- **WHAT THIS TASK INVOLVES**: Exact transcription of the records is required.

- **MATERIAL PROVIDED**:

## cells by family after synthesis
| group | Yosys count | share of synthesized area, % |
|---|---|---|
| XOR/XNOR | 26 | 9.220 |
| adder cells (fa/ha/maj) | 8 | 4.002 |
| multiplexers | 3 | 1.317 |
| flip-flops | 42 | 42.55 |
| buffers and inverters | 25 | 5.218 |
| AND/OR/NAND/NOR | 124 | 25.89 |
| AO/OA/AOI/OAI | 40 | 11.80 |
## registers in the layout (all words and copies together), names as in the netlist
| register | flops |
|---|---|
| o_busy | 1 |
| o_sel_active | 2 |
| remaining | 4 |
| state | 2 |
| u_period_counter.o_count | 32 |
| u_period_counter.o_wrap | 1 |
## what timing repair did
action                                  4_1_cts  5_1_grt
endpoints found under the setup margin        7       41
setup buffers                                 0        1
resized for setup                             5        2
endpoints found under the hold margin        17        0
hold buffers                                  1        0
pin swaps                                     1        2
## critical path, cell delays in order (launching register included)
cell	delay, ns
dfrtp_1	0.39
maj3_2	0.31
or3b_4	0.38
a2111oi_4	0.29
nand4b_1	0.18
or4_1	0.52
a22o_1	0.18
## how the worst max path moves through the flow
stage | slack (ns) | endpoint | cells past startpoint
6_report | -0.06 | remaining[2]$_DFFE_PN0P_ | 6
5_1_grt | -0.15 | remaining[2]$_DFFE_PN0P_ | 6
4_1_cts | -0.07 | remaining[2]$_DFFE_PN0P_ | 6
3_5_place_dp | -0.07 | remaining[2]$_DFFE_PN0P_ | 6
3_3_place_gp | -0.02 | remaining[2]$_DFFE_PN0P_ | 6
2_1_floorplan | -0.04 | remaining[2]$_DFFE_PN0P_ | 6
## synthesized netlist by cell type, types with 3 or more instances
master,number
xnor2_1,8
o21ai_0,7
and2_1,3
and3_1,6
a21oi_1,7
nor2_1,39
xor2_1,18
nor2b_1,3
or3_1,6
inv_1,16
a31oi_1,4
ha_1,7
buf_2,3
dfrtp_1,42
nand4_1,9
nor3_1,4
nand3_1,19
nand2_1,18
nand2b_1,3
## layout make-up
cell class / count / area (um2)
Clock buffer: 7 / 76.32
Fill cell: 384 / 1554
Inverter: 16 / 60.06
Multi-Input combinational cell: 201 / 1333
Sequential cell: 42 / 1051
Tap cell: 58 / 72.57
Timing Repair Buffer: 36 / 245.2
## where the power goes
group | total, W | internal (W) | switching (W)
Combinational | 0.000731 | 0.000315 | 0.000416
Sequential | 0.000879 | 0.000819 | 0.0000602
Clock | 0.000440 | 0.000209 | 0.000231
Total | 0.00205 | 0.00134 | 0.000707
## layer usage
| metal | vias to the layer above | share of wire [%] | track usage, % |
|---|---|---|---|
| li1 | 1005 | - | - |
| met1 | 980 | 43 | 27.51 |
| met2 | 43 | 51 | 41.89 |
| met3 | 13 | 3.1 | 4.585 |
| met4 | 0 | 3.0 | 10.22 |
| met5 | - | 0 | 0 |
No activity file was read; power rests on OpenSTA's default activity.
**config.mk**
```make
export PLATFORM = sky130hd
export DESIGN_NAME = req_queue_stage
export DESIGN_NICKNAME = d
export VERILOG_FILES = /design/src/rtl/req_queue_stage.sv
export SDC_FILE = /design/constraint.sdc
export NUM_CORES = 1
export LEC_CHECK = 0
export BUFFER_PORTS_ARGS = -buffer_cell sky130_fd_sc_hd__buf_4
export CAP_MARGIN = 10
export CORE_MARGIN = 3
export CORE_UTILIZATION = 45
export DETAILED_ROUTE_END_ITERATION = 10
export PLACE_DENSITY = 0.65
export SYNTH_ARGS = -nofsm -noshare
export SYNTH_HDL_FRONTEND = slang
export SYNTH_SLANG_ARGS = --single-unit
export TNS_END_PERCENT = 5
```
**constraint.sdc**
```tcl
create_clock -name clk -period 2.45 [get_ports clk]
set_clock_uncertainty 0.05 [all_clocks]
set_input_delay 0.245 -clock clk [delete_from_list [all_inputs] [get_ports clk]]
set_output_delay 0.245 -clock clk [all_outputs]
set_load 0.05 [all_outputs]
```
===== src/rtl/sti_dac_banked_serializer.sv =====
// Word serializer: accepts a 16-bit word under pi_ready back-pressure and shifts
// out 8/16/24/32 bits, MSB- or LSB-first, with no bubble between back-to-back words.
module sti_word_serializer
    import sti_dac_pkg::*;
(
    input  logic        clk_i,
    input  logic        rst_i,
    input  logic        load_i,
    input  logic        msb_i,
    input  logic        low_i,
    input  logic        fill_i,
    input  logic [1:0]  length_i,
    input  logic [15:0] data_i,
    output logic        ready_o,
    output logic        so_data_o,
    output logic        so_valid_o
);

    ser_state_e  state_q, state_d;
    logic [31:0] sh_q, sh_d;
    logic [5:0]  cnt_q, cnt_d;
    logic        msb_q, msb_d;

    logic        last_s;
    logic        ready_s;
    logic        accept_s;
    logic [31:0] word_s;
    logic [5:0]  bits_s;

    assign last_s   = (state_q == SER_SHIFT) && (cnt_q == 6'd1);
    assign ready_s  = (state_q == SER_IDLE) || last_s;
    assign accept_s = load_i && ready_s;
    assign word_s   = build_word(length_i, low_i, fill_i, data_i);
    assign bits_s   = len_bits(length_i);

    // Next-state: load a new word (left-aligned for MSB-first) or shift the current one
    always_comb begin
        state_d = state_q;
        sh_d    = sh_q;
        cnt_d   = cnt_q;
        msb_d   = msb_q;
        if (accept_s) begin
            state_d = SER_SHIFT;
            cnt_d   = bits_s;
            msb_d   = msb_i;
            sh_d    = msb_i ? (word_s << (6'd32 - bits_s)) : word_s;
        end else begin
            case (state_q)
                SER_SHIFT: begin
                    if (last_s) begin
                        state_d = SER_IDLE;
                        cnt_d   = 6'd0;
                        sh_d    = 32'd0;
                    end else begin
                        cnt_d = cnt_q - 6'd1;
                        sh_d  = msb_q ? (sh_q << 1) : (sh_q >> 1);
                    end
                end
                SER_IDLE: state_d = SER_IDLE;
                default: begin
                    state_d = SER_IDLE;
                    cnt_d   = 6'd0;
                    sh_d    = 32'd0;
                end
            endcase
        end
    end

    // Serializer state register
    always_ff @(posedge clk_i or posedge rst_i) begin
        if (rst_i) begin
            state_q <= SER_IDLE;
            sh_q    <= 32'd0;
            cnt_q   <= 6'd0;
            msb_q   <= 1'b0;
        end else begin
            state_q <= state_d;
            sh_q    <= sh_d;
            cnt_q   <= cnt_d;
            msb_q   <= msb_d;
        end
    end

    assign ready_o    = ready_s;
    assign so_valid_o = (state_q == SER_SHIFT);
    assign so_data_o  = (state_q == SER_SHIFT) && (msb_q ? sh_q[31] : sh_q[0]);

endmodule
--- src/rtl/instr_fetch_pkg.sv ---
// Shared types and constants for the instruction fetch unit.
package instr_fetch_pkg;

   // Fetch controller states
   typedef enum logic [1:0] {
      StFetch = 2'd0,
      StHold  = 2'd1,
      StFlush = 2'd2
   } state_e;

   localparam logic [31:0] NopInstr       = 32'h0000_0013;  // addi x0, x0, 0
   localparam logic [31:0] DefaultResetPc = 32'h0000_0000;
   localparam logic [31:0] PcStep         = 32'd4;

endpackage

- **ANSWER FOR THE TASK**:
## cells by family after synthesis
| group | Yosys count | share of synthesized area, % |
|---|---|---|
| XOR/XNOR | 26 | 9.220 |
| adder cells (fa/ha/maj) | 8 | 4.002 |
| multiplexers | 3 | 1.317 |
| flip-flops | 42 | 42.55 |
| buffers and inverters | 25 | 5.218 |
| AND/OR/NAND/NOR | 124 | 25.89 |
| AO/OA/AOI/OAI | 40 | 11.80 |
## registers in the layout (all words and copies together), names as in the netlist
| register | flops |
|---|---|
| o_busy | 1 |
| o_sel_active | 2 |
| remaining | 4 |
| state | 2 |
| u_period_counter.o_count | 32 |
| u_period_counter.o_wrap | 1 |
## what timing repair did
action                                  4_1_cts  5_1_grt
endpoints found under the setup margin        7       41
setup buffers                                 0        1
resized for setup                             5        2
endpoints found under the hold margin        17        0
hold buffers                                  1        0
pin swaps                                     1        2
## critical path, cell delays in order (launching register included)
cell	delay, ns
dfrtp_1	0.39
maj3_2	0.31
or3b_4	0.38
a2111oi_4	0.29
nand4b_1	0.18
or4_1	0.52
a22o_1	0.18
## how the worst max path moves through the flow
stage | slack (ns) | endpoint | cells past startpoint
6_report | -0.06 | remaining[2]$_DFFE_PN0P_ | 6
5_1_grt | -0.15 | remaining[2]$_DFFE_PN0P_ | 6
4_1_cts | -0.07 | remaining[2]$_DFFE_PN0P_ | 6
3_5_place_dp | -0.07 | remaining[2]$_DFFE_PN0P_ | 6
3_3_place_gp | -0.02 | remaining[2]$_DFFE_PN0P_ | 6
2_1_floorplan | -0.04 | remaining[2]$_DFFE_PN0P_ | 6
## synthesized netlist by cell type, types with 3 or more instances
master,number
xnor2_1,8
o21ai_0,7
and2_1,3
and3_1,6
a21oi_1,7
nor2_1,39
xor2_1,18
nor2b_1,3
or3_1,6
inv_1,16
a31oi_1,4
ha_1,7
buf_2,3
dfrtp_1,42
nand4_1,9
nor3_1,4
nand3_1,19
nand2_1,18
nand2b_1,3
## layout make-up
cell class / count / area (um2)
Clock buffer: 7 / 76.32
Fill cell: 384 / 1554
Inverter: 16 / 60.06
Multi-Input combinational cell: 201 / 1333
Sequential cell: 42 / 1051
Tap cell: 58 / 72.57
Timing Repair Buffer: 36 / 245.2
## where the power goes
group | total, W | internal (W) | switching (W)
Combinational | 0.000731 | 0.000315 | 0.000416
Sequential | 0.000879 | 0.000819 | 0.0000602
Clock | 0.000440 | 0.000209 | 0.000231
Total | 0.00205 | 0.00134 | 0.000707
## layer usage
| metal | vias to the layer above | share of wire [%] | track usage, % |
|---|---|---|---|
| li1 | 1005 | - | - |
| met1 | 980 | 43 | 27.51 |
| met2 | 43 | 51 | 41.89 |
| met3 | 13 | 3.1 | 4.585 |
| met4 | 0 | 3.0 | 10.22 |
| met5 | - | 0 | 0 |
No activity file was read; power rests on OpenSTA's default activity.
**config.mk**
```make
export PLATFORM = sky130hd
export DESIGN_NAME = req_queue_stage
export DESIGN_NICKNAME = d
export VERILOG_FILES = /design/src/rtl/req_queue_stage.sv
export SDC_FILE = /design/constraint.sdc
export NUM_CORES = 1
export LEC_CHECK = 0
export BUFFER_PORTS_ARGS = -buffer_cell sky130_fd_sc_hd__buf_4
export CAP_MARGIN = 10
export CORE_MARGIN = 3
export CORE_UTILIZATION = 45
export DETAILED_ROUTE_END_ITERATION = 10
export PLACE_DENSITY = 0.65
export SYNTH_ARGS = -nofsm -noshare
export SYNTH_HDL_FRONTEND = slang
export SYNTH_SLANG_ARGS = --single-unit
export TNS_END_PERCENT = 5
```
**constraint.sdc**
```tcl
create_clock -name clk -period 2.45 [get_ports clk]
set_clock_uncertainty 0.05 [all_clocks]
set_input_delay 0.245 -clock clk [delete_from_list [all_inputs] [get_ports clk]]
set_output_delay 0.245 -clock clk [all_outputs]
set_load 0.05 [all_outputs]
```
===== src/rtl/sti_dac_banked_serializer.sv =====
// Word serializer: accepts a 16-bit word under pi_ready back-pressure and shifts
// out 8/16/24/32 bits, MSB- or LSB-first, with no bubble between back-to-back words.
module sti_word_serializer
    import sti_dac_pkg::*;
(
    input  logic        clk_i,
    input  logic        rst_i,
    input  logic        load_i,
    input  logic        msb_i,
    input  logic        low_i,
    input  logic        fill_i,
    input  logic [1:0]  length_i,
    input  logic [15:0] data_i,
    output logic        ready_o,
    output logic        so_data_o,
    output logic        so_valid_o
);

    ser_state_e  state_q, state_d;
    logic [31:0] sh_q, sh_d;
    logic [5:0]  cnt_q, cnt_d;
    logic        msb_q, msb_d;

    logic        last_s;
    logic        ready_s;
    logic        accept_s;
    logic [31:0] word_s;
    logic [5:0]  bits_s;

    assign last_s   = (state_q == SER_SHIFT) && (cnt_q == 6'd1);
    assign ready_s  = (state_q == SER_IDLE) || last_s;
    assign accept_s = load_i && ready_s;
    assign word_s   = build_word(length_i, low_i, fill_i, data_i);
    assign bits_s   = len_bits(length_i);

    // Next-state: load a new word (left-aligned for MSB-first) or shift the current one
    always_comb begin
        state_d = state_q;
        sh_d    = sh_q;
        cnt_d   = cnt_q;
        msb_d   = msb_q;
        if (accept_s) begin
            state_d = SER_SHIFT;
            cnt_d   = bits_s;
            msb_d   = msb_i;
            sh_d    = msb_i ? (word_s << (6'd32 - bits_s)) : word_s;
        end else begin
            case (state_q)
                SER_SHIFT: begin
                    if (last_s) begin
                        state_d = SER_IDLE;
                        cnt_d   = 6'd0;
                        sh_d    = 32'd0;
                    end else begin
                        cnt_d = cnt_q - 6'd1;
                        sh_d  = msb_q ? (sh_q << 1) : (sh_q >> 1);
                    end
                end
                SER_IDLE: state_d = SER_IDLE;
                default: begin
                    state_d = SER_IDLE;
                    cnt_d   = 6'd0;
                    sh_d    = 32'd0;
                end
            endcase
        end
    end

    // Serializer state register
    always_ff @(posedge clk_i or posedge rst_i) begin
        if (rst_i) begin
            state_q <= SER_IDLE;
            sh_q    <= 32'd0;
            cnt_q   <= 6'd0;
            msb_q   <= 1'b0;
        end else begin
            state_q <= state_d;
            sh_q    <= sh_d;
            cnt_q   <= cnt_d;
            msb_q   <= msb_d;
        end
    end

    assign ready_o    = ready_s;
    assign so_valid_o = (state_q == SER_SHIFT);
    assign so_data_o  = (state_q == SER_SHIFT) && (msb_q ? sh_q[31] : sh_q[0]);

endmodule
--- src/rtl/instr_fetch_pkg.sv ---
// Shared types and constants for the instruction fetch unit.
package instr_fetch_pkg;

   // Fetch controller states
   typedef enum logic [1:0] {
      StFetch = 2'd0,
      StHold  = 2'd1,
      StFlush = 2'd2
   } state_e;

   localparam logic [31:0] NopInstr       = 32'h0000_0013;  // addi x0, x0, 0
   localparam logic [31:0] DefaultResetPc = 32'h0000_0000;
   localparam logic [31:0] PcStep         = 32'd4;

endpackage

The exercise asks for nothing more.